PARKLAND
⋆⋆ out of four stars
Rated: PG-13 for bloody sequences of ER trauma procedures, some violent images and language, and smoking throughout.
Theater: Coon Rapids, Inver Grove.

"Parkland" gives John F. Kennedy's assassination the multiple-perspective ensemble treatment. It's the polar opposite of Oliver Stone's lively, conspiracy-mongering "JFK." It's sober, responsible and rather humdrum.

This is a methodical re-enactment of the shooting and its immediate aftermath as experienced by key bystanders.

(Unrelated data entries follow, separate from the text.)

$ cat src/hw/sama_defs.vh
// shared constants for the serial converter addressing and sequencing logic
// assumes inclusion by bare name from each design file of this block
`ifndef SAMA_DEFS_VH
`define SAMA_DEFS_VH

// converter variant codes on the variant strap
`define SAMA_VAR_ONE      2'h0
`define SAMA_VAR_TWO      2'h1
`define SAMA_VAR_EIGHT    2'h2

// address word lengths after the start bit, minus one, per variant
`define SAMA_ALEN_TWO     3'h1
`define SAMA_ALEN_EIGHT   3'h3

// field positions in the shifted word of the eight-channel variant
`define SAMA_W8_MODE      3
`define SAMA_W8_ODD       2
`define SAMA_W8_SEL_HI    1
`define SAMA_W8_SEL_LO    0

// field positions in the shifted word of the two-channel variant
`define SAMA_W2_MODE      1
`define SAMA_W2_ODD       0

// conversion length in serial clock periods, and result bit indices
`define SAMA_CONV_BITS    8
`define SAMA_IDX_MSB      3'h7
`define SAMA_IDX_LSB      3'h0
`define SAMA_IDX_STEP     3'h1

// fixed pair of the single-channel variant
`define SAMA_CH_POS_FIXED 3'h0
`define SAMA_CH_NEG_FIXED 3'h1

// reset and idle values
`define SAMA_RES_ZERO     8'h00
`define SAMA_TRIAL_START  8'h80
`define SAMA_WORD_ZERO    4'h0
`define SAMA_CNT_ZERO     3'h0
`define SAMA_CH_ZERO      3'h0

// synchroniser layout: width and reset levels of the pin inputs
`define SAMA_SYNC_W       8
`define SAMA_SYNC_RST     8'h01

// slot of each pin in the synchroniser bus; chip select resets deselected
`define SAMA_SP_CS        0
`define SAMA_SP_SCLK      1
`define SAMA_SP_DIN       2
`define SAMA_SP_COMP      3
`define SAMA_SP_SE_N      4
`define SAMA_SP_NEG_GE    5
`define SAMA_SP_VAR_LO    6
`define SAMA_SP_VAR_HI    7

// lowest result bit as a mask seed
`define SAMA_BIT_ONE      8'h01

`endif

$ cat src/hw/sama_sync.v
// two-flop synchronisers for the pin inputs of the converter sequencer
// assumes inputs are asynchronous to the core clock and change slowly
`timescale 1ns/1ps
`include "sama_defs.vh"

module sama_sync #(
  parameter                 WIDTH     = `SAMA_SYNC_W,
  parameter [WIDTH-1:0]     RESET_VAL = `SAMA_SYNC_RST
) (
  // clock and reset
  input  wire               clk_in,
  input  wire               nrst_in,
  // raw and synchronised levels
  input  wire [WIDTH-1:0]   async_in,
  output wire [WIDTH-1:0]   sync_out
);

  reg  [WIDTH-1:0] stage1;
  reg  [WIDTH-1:0] stage2;

  genvar gi;
  generate
    for (gi = 0; gi < WIDTH; gi = gi + 1) begin : g_bit
      // first stage is read only by the second stage
      always @(posedge clk_in or negedge nrst_in) begin
        if (!nrst_in) begin
          stage1[gi] <= RESET_VAL[gi];
          stage2[gi] <= RESET_VAL[gi];
        end else begin
          stage1[gi] <= async_in[gi];
          stage2[gi] <= stage1[gi];
        end
      end
    end
  endgenerate

  assign sync_out = stage2;

endmodule

$ cat src/hw/sama_mux_decode.v
// decodes the multiplexer assignment word into positive and negative inputs
// takes the word as it stands after the final address bit, not yet latched; purely combinational
`timescale 1ns/1ps
`include "sama_defs.vh"

module sama_mux_decode (
  // configuration
  input  wire [1:0]  variant_in,
  input  wire [3:0]  word_in,
  // selected inputs
  output reg  [2:0]  pos_ch_out,
  output reg  [2:0]  neg_ch_out,
  output reg         neg_common_out
);

  always @* begin
    pos_ch_out     = `SAMA_CH_POS_FIXED;
    neg_ch_out     = `SAMA_CH_NEG_FIXED;
    neg_common_out = 1'b0;
    case (variant_in)
      `SAMA_VAR_EIGHT: begin
        if (word_in[`SAMA_W8_MODE]) begin
          // channel = select * 2 + odd, common pin always negative
          pos_ch_out     = {word_in[`SAMA_W8_SEL_HI], word_in[`SAMA_W8_SEL_LO],
                            word_in[`SAMA_W8_ODD]};
          neg_ch_out     = `SAMA_CH_ZERO;
          neg_common_out = 1'b1;
        end else begin
          // pair index from select, odd bit picks the positive member
          pos_ch_out = {word_in[`SAMA_W8_SEL_HI], word_in[`SAMA_W8_SEL_LO],
                        word_in[`SAMA_W8_ODD]};
          neg_ch_out = {word_in[`SAMA_W8_SEL_HI], word_in[`SAMA_W8_SEL_LO],
                        ~word_in[`SAMA_W8_ODD]};
        end
      end
      `SAMA_VAR_TWO: begin
        pos_ch_out = {2'h0, word_in[`SAMA_W2_ODD]};
        if (word_in[`SAMA_W2_MODE]) begin
          // single-ended against the grounded common
          neg_ch_out     = `SAMA_CH_ZERO;
          neg_common_out = 1'b1;
        end else begin
          // differential on the only pair, either polarity
          neg_ch_out = {2'h0, ~word_in[`SAMA_W2_ODD]};
        end
      end
      default: begin
        // fixed polarity pair, no word used
        pos_ch_out = `SAMA_CH_POS_FIXED;
        neg_ch_out = `SAMA_CH_NEG_FIXED;
      end
    endcase
  end

endmodule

Paul Giamatti plays dress manufacturer Abraham Zapruder, shaken to his core by the momentous images he happened to capture on his 8mm movie camera. Ron Livingston appears as Dallas-based FBI agent James Hosty, who maintained a file on Lee Harvey Oswald (Jeremy Strong, eerily still and composed). James Badge Dale plays Oswald's straight-arrow brother Robert, and Jacki Weaver is their delusional, self-obsessed mother, Marguerite. As she fantasizes about selling her autobiography for a fortune, she preens, "I will never be ordinary again. I'm responsible for two presidents, Kennedy and now Johnson."

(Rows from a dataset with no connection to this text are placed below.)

<file path="config.mk">
export PLATFORM = sky130hd
export DESIGN_NAME = udf_regs
export DESIGN_NICKNAME = d
export VERILOG_FILES = /design/src/rtl/udf_pkg.sv /design/src/rtl/udf_cfg_if.sv /design/src/rtl/udf_phy_addr.sv /design/src/rtl/udf_regs.sv
export SDC_FILE = /design/constraint.sdc
export NUM_CORES = 1
export LEC_CHECK = 0
export ABC_AREA = 1
export BUFFER_PORTS_ARGS = -buffer_cell sky130_fd_sc_hd__buf_2
export CORE_MARGIN = 3
export CORE_UTILIZATION = 48
export CTS_BUF_LIST = sky130_fd_sc_hd__clkbuf_16
export DETAILED_ROUTE_END_ITERATION = 8
export GPL_TIMING_DRIVEN = 0
export PLACE_DENSITY = 0.84
export SLEW_MARGIN = 15
export SYNTH_ARGS = -nofsm -noshare
export SYNTH_HDL_FRONTEND = slang
export SYNTH_SLANG_ARGS = --single-unit
</file>
<file path="constraint.sdc">
create_clock -name core_clk -period 1.81 [get_ports core_clk]
set_clock_uncertainty 0.2 [all_clocks]
set_input_delay 0.181 -clock core_clk [delete_from_list [all_inputs] [get_ports core_clk]]
set_output_delay 0.181 -clock core_clk [all_outputs]
set_load 0.02 [all_outputs]
</file>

First time writer/director Peter Landesman fills out his story with fascinating asides. There's a heated showdown between the Dallas medical examiner, who intends to autopsy JFK like any other Dallas homicide victim, and the Secret Service, which makes a heated if legally shaky claim to jurisdiction. Air Force One's interior walls had to be sawed apart and passenger seats unbolted to accommodate the president's coffin. Because there were no pallbearers for Oswald, his brother had to ask the attending news photographers to shoulder his casket to the grave.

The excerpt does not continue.